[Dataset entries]
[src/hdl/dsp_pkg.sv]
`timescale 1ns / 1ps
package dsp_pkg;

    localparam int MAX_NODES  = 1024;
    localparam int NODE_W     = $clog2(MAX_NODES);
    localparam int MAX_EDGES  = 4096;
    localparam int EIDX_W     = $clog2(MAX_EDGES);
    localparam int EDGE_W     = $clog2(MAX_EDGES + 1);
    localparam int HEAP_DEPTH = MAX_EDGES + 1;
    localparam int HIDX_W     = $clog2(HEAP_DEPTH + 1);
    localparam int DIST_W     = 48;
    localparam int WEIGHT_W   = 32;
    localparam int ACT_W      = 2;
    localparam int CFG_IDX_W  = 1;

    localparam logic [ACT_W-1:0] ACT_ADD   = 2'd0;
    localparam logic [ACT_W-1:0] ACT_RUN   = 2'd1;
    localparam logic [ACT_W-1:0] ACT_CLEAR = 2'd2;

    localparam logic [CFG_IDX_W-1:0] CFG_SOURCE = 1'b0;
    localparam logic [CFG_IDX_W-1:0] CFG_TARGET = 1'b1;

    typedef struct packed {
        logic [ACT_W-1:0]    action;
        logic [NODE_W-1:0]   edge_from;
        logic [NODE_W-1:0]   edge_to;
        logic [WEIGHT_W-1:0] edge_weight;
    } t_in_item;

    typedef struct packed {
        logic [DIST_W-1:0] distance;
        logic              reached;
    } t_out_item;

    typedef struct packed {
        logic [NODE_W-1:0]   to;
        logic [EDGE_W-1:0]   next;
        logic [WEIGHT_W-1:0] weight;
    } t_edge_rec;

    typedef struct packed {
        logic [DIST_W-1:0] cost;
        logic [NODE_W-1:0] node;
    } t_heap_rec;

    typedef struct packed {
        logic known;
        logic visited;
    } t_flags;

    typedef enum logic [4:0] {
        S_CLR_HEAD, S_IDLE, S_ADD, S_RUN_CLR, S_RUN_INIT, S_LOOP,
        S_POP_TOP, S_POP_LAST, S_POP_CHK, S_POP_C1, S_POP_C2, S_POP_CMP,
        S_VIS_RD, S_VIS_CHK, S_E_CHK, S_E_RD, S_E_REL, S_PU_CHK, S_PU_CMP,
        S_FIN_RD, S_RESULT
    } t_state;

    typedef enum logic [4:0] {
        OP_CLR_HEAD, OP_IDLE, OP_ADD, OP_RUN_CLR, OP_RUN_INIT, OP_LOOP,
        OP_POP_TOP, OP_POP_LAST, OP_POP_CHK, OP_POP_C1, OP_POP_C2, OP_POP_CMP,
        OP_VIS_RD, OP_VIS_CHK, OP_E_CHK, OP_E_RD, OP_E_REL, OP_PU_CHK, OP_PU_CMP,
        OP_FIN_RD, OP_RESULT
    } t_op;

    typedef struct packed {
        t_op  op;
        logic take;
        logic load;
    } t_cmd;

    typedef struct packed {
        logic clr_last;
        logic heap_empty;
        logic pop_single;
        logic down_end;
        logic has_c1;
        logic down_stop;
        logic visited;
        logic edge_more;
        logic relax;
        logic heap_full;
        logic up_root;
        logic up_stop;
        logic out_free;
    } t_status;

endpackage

---

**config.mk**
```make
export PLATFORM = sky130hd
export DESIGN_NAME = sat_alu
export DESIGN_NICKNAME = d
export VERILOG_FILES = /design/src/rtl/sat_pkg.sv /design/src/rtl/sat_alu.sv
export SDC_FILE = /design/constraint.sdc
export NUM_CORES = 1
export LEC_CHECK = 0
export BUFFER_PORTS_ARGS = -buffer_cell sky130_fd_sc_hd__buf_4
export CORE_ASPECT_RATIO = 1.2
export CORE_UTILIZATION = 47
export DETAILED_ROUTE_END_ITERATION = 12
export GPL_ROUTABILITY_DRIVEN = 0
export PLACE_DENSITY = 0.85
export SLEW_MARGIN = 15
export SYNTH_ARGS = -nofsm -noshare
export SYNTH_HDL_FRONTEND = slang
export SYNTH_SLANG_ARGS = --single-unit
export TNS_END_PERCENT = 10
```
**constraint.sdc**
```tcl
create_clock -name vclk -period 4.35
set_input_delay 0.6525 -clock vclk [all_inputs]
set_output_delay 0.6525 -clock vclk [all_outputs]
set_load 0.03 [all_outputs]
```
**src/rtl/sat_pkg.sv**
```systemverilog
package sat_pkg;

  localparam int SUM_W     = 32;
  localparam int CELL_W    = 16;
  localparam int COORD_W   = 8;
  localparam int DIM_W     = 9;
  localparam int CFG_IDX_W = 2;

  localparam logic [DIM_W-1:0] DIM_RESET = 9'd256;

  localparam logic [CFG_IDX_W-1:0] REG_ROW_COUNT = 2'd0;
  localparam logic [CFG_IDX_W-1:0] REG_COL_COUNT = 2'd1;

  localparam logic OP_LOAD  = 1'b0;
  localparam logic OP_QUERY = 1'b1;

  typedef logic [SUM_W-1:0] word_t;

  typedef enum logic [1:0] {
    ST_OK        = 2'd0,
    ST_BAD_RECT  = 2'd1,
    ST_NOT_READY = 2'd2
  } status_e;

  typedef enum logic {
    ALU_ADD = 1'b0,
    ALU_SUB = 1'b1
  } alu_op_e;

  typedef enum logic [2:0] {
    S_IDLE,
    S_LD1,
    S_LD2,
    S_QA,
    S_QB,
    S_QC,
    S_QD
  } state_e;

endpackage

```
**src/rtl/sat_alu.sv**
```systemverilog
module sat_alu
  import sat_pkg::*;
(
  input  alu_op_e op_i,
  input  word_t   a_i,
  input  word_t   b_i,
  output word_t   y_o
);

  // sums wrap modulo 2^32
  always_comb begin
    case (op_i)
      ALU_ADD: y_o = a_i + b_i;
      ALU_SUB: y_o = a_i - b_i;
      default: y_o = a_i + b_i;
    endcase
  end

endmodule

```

What you have to do » From the records above, give again exactly the lines running from the line with "localparam int NODE_W" to the line with "localparam int HEAP_DEPTH", inclusive.

Exercise response »
    localparam int NODE_W     = $clog2(MAX_NODES);
    localparam int MAX_EDGES  = 4096;
    localparam int EIDX_W     = $clog2(MAX_EDGES);
    localparam int EDGE_W     = $clog2(MAX_EDGES + 1);
    localparam int HEAP_DEPTH = MAX_EDGES + 1;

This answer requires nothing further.